Combinational delivery of multiple lipid-coated NPs carrying antigenic peptides induced antigen-specific immune responses. However, compared with the NPs carrying each single peptide, combinations of multiple peptide-loaded NPs showed decreased antigen-specific T-cell responses assessed by IFN-γ production. This might possibly be explained by the competition of peptides in binding to MHC molecules and/or other antigen-presenting machineries. For example, the numbers of MHC molecules on cell surfaces of APCs are limited and the capability of each peptide for binding to MHC molecules has been reported to be dependent on the affinity between them; peptides encapsulated in the NPs might compete with each other through combinational delivery.^[47,48] Alternatively, competition of antigen-specific T cells might be related to the decreased antigen-specific T-cell responses in combinational delivery of different peptide-loaded NPs, since, based on the current paradigm, the size and composition of the adaptive immune system might be invariable and individual immune cells might be constantly competing for limited space.^[49]

Although single peptide-loaded NPs can induce a strong T-cell response, no significant suppression of tumor growth was demonstrated in mice that were prophylactically immunized with lipid-coated NPs containing a single antigenic peptide. It may be attributed to the downregulation of MHC I expression on tumor cells as an escape mechanism from antigen-specific T cells.^[33] Tumor cells may escape from peptide-specific immune responses by losing the antigen employed for vaccination. Combinations of multiple different peptide-loaded NPs showed decreased T-cell responses to each of vaccinated antigens, assessed by IFN-γ production, but demonstrated significantly higher anti-tumor effects than the NPs carrying each single peptide. This discrepancy between antigen-specific T-cell responses and tumor suppression might possibly be explained by the following reasons: the T-cell responses to each of vaccinated antigens, which were induced by combinations of different peptide-loaded NPs, were weaker, but might be strong enough to control tumor growth. Furthermore, employment of multiple different epitopes for vaccination could reduce the risk of tumor escape through induction of antigen-loss variants escaping peptide-specific immune responses, since it would be relatively rare that tumor cells escape from peptide-specific immune responses by simultaneously losing all multiple antigens employed for vaccination. Although this study did not examine whether vaccination with NPs carrying a single peptide actually induced antigen-loss variants, selection of antigen-loss variants through immunotherapies has already been reported in the B16-F10 melanoma model.^[50]

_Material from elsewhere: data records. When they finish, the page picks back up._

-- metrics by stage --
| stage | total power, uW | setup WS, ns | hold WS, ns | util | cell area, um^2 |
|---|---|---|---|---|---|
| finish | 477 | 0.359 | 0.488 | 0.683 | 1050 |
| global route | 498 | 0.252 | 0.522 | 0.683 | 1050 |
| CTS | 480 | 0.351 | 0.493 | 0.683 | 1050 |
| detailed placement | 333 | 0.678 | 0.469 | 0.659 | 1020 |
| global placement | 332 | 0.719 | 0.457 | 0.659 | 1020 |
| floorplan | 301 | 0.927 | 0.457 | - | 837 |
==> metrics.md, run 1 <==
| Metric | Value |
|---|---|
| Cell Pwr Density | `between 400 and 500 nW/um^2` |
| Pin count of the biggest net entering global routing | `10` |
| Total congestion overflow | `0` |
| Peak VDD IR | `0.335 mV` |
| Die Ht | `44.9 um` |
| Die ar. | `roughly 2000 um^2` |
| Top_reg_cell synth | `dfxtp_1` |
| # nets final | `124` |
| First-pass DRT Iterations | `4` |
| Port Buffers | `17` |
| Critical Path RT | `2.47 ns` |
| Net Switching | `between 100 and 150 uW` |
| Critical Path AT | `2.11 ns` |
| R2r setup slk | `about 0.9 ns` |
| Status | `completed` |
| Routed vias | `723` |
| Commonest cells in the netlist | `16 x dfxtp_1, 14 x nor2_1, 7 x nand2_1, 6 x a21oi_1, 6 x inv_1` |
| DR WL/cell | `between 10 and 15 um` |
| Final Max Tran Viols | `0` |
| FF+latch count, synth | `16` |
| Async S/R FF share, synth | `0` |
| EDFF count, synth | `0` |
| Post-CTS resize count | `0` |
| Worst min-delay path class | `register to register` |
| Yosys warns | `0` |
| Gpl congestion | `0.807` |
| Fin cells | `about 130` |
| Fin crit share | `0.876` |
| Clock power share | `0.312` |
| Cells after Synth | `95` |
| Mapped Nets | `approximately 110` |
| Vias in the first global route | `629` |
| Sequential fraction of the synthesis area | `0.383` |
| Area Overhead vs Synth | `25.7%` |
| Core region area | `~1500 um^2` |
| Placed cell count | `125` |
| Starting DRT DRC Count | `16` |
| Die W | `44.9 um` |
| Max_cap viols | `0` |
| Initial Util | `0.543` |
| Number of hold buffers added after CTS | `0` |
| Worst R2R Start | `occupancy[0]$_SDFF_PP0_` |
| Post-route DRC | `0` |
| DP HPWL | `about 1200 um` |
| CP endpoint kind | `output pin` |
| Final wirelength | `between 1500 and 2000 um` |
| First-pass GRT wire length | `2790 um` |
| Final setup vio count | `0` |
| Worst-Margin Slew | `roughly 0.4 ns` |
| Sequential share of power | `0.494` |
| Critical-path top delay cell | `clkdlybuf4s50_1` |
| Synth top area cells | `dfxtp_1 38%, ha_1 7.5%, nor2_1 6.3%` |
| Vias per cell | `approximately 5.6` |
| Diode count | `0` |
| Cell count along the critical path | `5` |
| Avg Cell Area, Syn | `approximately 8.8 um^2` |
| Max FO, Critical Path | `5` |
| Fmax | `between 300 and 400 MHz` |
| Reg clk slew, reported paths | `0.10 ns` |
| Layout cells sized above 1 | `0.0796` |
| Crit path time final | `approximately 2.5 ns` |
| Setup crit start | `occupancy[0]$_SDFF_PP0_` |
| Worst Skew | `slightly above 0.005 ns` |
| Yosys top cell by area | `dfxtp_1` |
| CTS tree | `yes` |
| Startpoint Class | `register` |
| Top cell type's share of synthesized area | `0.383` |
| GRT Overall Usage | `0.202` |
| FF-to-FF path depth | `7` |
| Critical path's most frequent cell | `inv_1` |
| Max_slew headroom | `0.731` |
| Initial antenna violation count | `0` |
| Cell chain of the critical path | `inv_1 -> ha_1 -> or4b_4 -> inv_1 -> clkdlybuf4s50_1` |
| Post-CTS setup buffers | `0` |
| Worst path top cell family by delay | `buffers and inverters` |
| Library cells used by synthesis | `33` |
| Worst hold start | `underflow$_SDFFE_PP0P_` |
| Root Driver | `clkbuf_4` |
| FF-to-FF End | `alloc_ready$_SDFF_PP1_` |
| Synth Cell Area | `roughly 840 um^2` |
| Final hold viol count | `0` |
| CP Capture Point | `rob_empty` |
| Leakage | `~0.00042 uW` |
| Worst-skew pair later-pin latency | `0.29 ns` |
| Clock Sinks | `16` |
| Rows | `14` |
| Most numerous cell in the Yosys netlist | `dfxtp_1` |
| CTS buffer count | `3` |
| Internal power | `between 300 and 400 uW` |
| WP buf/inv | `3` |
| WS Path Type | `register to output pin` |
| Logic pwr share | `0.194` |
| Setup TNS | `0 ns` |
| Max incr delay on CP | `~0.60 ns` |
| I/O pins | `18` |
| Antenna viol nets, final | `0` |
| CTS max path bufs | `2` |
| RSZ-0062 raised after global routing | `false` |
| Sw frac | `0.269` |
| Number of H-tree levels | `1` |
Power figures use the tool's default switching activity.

In the current study, combinations of multiple NPs carrying antigen peptides still did not completely prevent tumor growth, possibly because tumors possess several different mechanisms to inhibit anti-tumor T-cell responses.^[7–9] For example, tumors have been demonstrated to increase inhibitory immune cell subsets, such as regulatory T cells and myeloid-derived suppressor cells, which inhibit antigen-specific T-cell responses through several different mechanisms.^[51–53] Indeed, in the current study, the numbers of antigen-specific T cells induced by NP-mediated vaccinations were significantly reduced in tumor-bearing mice. To further enhance anti-tumor effects, the precise mechanisms, by which T-cell responses were inhibited, remain to be clarified. In addition, more issues, including the vaccination protocol, such as dose and timing of administration and selection/combination of antigens and adjuvants, also need empirical development to more effectively prevent tumor escape mechanisms for future clinical application.